The FDA granted approval to the Mylan Laboratories (Canonsburg, Pennsylvania) subsidiary for the first generic version of Alza's (Mountain View, California) Duragesic Patch (Fentanyl Transdermal System) used to treat patients suffering from severe chronic pain that cannot be managed with alternative analgesics.
When applied to the skin, the patch technology delivers fentanyl, an opioid pain medication that is slowly absorbed into the body and provides pain relief for up to three days.
The agency's approval is expected to provide patients with access to a lower-cost alternative of this pain management system.
Mylan's Fentanyl Transdermal System is available in 25 mcg/hr, 50 mcg/hr, 75 mcg/hr and 100 mcg/hr strengths and will be shipped immediately.
In a Mylan Laboratories earnings conference call, Robert Coury, CEO and vice chairman of the board, called the approval “another first for Mylan.“
At the same time that the FDA approved Mylan's generic product, it acted on four citizens' petitions requesting that the agency deny or delay approval of certain generic versions of the Duragesic product. The petitions the FDA denied included one from Alza, which holds the Duragesic patent (Medical Device Daily, Feb. 3, 2005).
The original Fentanyl Transdermal System was approved in 1990 and is marketed in the U.S. by Janssen Pharmaceutical Products (Titusville, New Jersey), which, like Alza, is a Johnson & Johnson (New Brunswick, New Jersey) company.
It is currently approved for the management of chronic pain in patients who require continuous opioid analgesia for pain that cannot be managed by acetaminophen-opioid combinations, non-steroidal analgesics, or as needed dosing with short-acting opioids.
Other companies hoping to manufacture generic fentanyl patches include Noven Pharmaceuticals (Miami) (MDD, Dec. 14, 2004), whose abbreviated new drug applications is pending at the FDA.
Fentanyl is a Schedule II controlled substance, which is the highest level of control for drugs with a recognized medical use. As a controlled substance in Schedule II of the Controlled Substances Act (CSA), Fentanyl also comes under the jurisdiction of the Drug Enforcement Administration (DEA), which administers the CSA.
Schedule II drugs are subject to manufacturing quotas set by the DEA with input on medical need from the FDA, distribution tracking, import and export controls, registration of prescribers and dispensers, and written prescriptions without refills.
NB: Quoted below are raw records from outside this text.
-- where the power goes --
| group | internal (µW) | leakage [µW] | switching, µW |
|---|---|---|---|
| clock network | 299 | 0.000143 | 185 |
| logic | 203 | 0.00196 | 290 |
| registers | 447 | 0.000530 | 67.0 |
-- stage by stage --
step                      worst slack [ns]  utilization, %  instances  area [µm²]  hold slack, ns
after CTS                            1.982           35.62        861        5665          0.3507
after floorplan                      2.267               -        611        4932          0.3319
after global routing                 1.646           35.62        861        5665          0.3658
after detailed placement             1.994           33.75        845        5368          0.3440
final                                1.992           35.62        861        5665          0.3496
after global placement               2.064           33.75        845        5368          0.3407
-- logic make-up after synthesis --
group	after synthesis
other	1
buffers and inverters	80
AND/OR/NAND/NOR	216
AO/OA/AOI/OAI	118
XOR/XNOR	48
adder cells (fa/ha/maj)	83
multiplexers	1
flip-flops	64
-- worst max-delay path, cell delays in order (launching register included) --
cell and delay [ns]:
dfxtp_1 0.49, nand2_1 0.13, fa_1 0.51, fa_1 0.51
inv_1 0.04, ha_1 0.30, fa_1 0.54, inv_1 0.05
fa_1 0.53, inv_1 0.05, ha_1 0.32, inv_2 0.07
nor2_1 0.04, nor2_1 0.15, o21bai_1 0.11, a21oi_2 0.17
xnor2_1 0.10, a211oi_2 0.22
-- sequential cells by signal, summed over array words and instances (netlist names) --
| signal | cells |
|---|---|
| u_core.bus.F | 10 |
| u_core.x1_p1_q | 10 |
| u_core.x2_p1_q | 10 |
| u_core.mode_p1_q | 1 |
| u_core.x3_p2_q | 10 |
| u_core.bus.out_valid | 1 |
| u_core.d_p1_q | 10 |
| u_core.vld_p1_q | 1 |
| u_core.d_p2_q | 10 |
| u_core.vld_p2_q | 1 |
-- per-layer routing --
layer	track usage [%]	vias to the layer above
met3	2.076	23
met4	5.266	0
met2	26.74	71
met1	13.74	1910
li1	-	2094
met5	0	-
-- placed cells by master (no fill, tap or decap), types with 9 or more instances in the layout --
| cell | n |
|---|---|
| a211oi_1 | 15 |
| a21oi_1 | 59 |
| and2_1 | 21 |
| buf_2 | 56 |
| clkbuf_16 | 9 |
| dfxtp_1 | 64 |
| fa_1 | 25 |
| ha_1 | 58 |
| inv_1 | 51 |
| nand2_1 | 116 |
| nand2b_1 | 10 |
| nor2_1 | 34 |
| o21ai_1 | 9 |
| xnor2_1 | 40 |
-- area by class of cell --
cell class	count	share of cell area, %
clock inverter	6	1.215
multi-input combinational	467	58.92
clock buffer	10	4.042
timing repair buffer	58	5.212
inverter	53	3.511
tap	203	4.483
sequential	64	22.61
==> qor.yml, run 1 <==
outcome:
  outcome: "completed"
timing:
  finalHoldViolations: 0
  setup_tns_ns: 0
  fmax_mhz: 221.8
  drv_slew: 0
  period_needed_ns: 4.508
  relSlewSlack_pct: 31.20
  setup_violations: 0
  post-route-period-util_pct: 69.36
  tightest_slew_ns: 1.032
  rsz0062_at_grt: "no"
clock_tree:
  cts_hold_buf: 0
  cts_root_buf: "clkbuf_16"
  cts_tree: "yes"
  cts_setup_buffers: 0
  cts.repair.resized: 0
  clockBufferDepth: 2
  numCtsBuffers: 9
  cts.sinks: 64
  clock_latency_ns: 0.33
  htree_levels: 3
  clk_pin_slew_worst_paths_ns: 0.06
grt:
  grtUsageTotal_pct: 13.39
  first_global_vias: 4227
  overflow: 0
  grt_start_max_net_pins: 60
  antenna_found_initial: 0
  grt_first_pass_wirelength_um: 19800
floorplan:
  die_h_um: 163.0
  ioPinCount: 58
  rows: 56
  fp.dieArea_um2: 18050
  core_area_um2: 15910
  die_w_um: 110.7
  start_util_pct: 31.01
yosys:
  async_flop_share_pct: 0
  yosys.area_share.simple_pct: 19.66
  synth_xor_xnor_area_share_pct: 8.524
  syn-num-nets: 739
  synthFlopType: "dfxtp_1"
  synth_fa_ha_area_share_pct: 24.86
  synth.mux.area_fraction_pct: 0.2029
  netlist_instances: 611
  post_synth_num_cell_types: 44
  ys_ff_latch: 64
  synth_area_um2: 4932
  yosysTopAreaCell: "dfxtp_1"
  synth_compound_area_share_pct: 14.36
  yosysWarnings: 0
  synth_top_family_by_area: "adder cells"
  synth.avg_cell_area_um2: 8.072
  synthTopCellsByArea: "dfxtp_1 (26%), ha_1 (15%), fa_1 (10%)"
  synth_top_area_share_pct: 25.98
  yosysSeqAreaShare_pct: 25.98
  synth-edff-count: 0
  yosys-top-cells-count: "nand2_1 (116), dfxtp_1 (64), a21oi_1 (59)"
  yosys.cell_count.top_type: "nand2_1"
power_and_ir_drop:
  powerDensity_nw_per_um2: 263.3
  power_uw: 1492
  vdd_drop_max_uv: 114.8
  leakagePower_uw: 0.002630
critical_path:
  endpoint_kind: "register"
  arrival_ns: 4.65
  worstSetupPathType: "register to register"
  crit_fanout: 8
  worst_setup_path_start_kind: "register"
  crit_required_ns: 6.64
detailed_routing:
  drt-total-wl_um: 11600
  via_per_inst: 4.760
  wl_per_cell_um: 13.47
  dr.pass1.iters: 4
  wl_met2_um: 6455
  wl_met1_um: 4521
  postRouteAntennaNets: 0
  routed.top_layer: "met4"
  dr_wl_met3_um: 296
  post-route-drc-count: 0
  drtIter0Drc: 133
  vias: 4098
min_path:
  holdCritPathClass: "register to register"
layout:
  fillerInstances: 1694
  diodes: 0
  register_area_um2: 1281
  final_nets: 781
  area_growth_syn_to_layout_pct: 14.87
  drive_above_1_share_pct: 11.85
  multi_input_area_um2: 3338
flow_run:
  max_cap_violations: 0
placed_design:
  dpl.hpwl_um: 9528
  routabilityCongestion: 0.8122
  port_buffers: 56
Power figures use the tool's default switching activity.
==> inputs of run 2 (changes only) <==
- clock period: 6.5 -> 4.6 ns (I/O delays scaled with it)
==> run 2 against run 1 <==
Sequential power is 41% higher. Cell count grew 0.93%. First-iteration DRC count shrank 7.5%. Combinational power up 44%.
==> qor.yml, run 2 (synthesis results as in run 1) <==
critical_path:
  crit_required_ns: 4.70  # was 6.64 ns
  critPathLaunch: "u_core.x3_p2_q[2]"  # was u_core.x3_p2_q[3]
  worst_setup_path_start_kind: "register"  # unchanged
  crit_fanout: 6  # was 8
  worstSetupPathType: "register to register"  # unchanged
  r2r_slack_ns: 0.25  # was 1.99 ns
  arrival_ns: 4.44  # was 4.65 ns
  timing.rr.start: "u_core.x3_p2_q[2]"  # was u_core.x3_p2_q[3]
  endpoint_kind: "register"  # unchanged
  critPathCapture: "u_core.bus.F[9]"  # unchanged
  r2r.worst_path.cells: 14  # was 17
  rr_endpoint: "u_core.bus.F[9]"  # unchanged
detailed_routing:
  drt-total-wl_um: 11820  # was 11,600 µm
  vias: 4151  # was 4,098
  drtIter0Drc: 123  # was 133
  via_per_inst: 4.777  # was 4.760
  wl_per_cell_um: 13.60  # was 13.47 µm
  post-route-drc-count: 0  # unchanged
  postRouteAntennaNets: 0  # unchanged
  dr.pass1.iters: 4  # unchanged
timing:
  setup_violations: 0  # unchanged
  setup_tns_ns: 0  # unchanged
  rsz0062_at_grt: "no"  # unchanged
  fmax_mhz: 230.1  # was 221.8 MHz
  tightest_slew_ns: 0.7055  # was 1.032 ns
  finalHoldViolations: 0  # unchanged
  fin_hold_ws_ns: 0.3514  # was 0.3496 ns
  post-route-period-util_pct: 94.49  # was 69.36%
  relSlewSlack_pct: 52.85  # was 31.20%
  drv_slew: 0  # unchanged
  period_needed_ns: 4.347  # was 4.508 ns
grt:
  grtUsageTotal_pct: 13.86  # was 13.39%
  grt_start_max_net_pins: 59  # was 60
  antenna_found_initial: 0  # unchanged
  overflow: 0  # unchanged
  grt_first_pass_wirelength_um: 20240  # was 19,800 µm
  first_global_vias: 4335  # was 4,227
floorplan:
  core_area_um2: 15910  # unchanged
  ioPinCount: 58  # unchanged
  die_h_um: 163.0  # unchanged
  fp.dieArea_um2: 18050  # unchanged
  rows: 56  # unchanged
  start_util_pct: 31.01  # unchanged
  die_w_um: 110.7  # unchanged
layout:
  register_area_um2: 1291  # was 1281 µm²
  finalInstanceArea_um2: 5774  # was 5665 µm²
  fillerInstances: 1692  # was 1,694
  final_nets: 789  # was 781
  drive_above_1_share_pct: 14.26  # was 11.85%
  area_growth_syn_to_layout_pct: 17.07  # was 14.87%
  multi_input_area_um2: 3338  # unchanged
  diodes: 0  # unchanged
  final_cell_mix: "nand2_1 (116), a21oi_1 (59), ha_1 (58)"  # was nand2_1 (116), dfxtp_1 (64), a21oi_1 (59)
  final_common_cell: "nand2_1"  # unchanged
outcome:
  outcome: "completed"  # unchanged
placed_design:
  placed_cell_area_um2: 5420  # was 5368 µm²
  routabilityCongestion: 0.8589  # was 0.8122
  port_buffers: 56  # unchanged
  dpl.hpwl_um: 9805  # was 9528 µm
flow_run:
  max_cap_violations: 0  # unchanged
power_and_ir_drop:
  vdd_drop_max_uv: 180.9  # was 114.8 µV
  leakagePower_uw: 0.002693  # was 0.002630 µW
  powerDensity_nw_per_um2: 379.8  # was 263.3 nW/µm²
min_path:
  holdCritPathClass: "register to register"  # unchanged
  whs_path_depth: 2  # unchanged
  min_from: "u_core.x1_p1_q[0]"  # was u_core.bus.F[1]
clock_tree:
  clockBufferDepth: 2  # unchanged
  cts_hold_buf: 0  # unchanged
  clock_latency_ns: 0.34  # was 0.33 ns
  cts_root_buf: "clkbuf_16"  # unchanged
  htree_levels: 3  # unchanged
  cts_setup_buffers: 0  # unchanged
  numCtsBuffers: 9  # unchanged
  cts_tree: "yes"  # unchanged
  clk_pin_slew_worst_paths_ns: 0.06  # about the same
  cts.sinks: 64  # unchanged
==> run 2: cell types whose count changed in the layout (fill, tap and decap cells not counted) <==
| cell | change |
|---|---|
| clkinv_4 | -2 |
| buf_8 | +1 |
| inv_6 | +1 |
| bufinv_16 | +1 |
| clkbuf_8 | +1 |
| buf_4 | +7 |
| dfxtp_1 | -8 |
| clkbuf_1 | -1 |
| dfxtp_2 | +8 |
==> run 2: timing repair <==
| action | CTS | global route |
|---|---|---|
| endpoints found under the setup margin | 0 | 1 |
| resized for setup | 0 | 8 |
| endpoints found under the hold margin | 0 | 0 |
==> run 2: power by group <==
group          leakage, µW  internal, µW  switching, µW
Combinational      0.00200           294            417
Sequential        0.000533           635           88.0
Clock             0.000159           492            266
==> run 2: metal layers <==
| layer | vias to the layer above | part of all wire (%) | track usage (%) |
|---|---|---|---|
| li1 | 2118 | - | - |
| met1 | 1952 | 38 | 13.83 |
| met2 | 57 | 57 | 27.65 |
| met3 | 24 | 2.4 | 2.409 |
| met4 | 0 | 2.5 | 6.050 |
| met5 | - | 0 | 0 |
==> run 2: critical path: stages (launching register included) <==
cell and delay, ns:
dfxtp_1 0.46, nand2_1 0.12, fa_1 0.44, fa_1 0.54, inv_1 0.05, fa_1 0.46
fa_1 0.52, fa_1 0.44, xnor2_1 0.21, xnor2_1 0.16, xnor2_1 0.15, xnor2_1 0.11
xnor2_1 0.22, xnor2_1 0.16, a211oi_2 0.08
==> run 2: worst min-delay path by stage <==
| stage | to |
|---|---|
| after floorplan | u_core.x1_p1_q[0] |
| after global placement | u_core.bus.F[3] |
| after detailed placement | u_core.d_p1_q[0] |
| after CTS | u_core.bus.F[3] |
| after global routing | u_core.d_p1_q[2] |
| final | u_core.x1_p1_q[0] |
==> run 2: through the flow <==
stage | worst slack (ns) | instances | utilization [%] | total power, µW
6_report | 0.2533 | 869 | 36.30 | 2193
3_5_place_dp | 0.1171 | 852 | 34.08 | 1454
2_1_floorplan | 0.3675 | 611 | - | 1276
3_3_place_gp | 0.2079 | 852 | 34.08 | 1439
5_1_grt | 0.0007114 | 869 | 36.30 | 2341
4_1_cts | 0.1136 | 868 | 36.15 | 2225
U.S. distribution rights go to Zimmer
Zimmer Holdings (Warsaw, Indiana), a worldwide leader in the orthopedics industry, said it has acquired U.S. distribution rights for the Palacos line of bone cement products manufactured by Heraeus Kulzer (Hanau, Germany), a producer of orthopedic bone cement products and other healthcare technologies.
The Palacos line is a recognized market leader in cemented orthopedic surgical procedures, Zimmer said. Under the new distribution agreement, it expects to begin selling Palacos and other Heraeus Kulzer bone cements in 2Q05 following an introduction at this month's American Academy of Orthopaedic Surgeons meeting, and will become the exclusive U.S. distributor for these products in January 2006.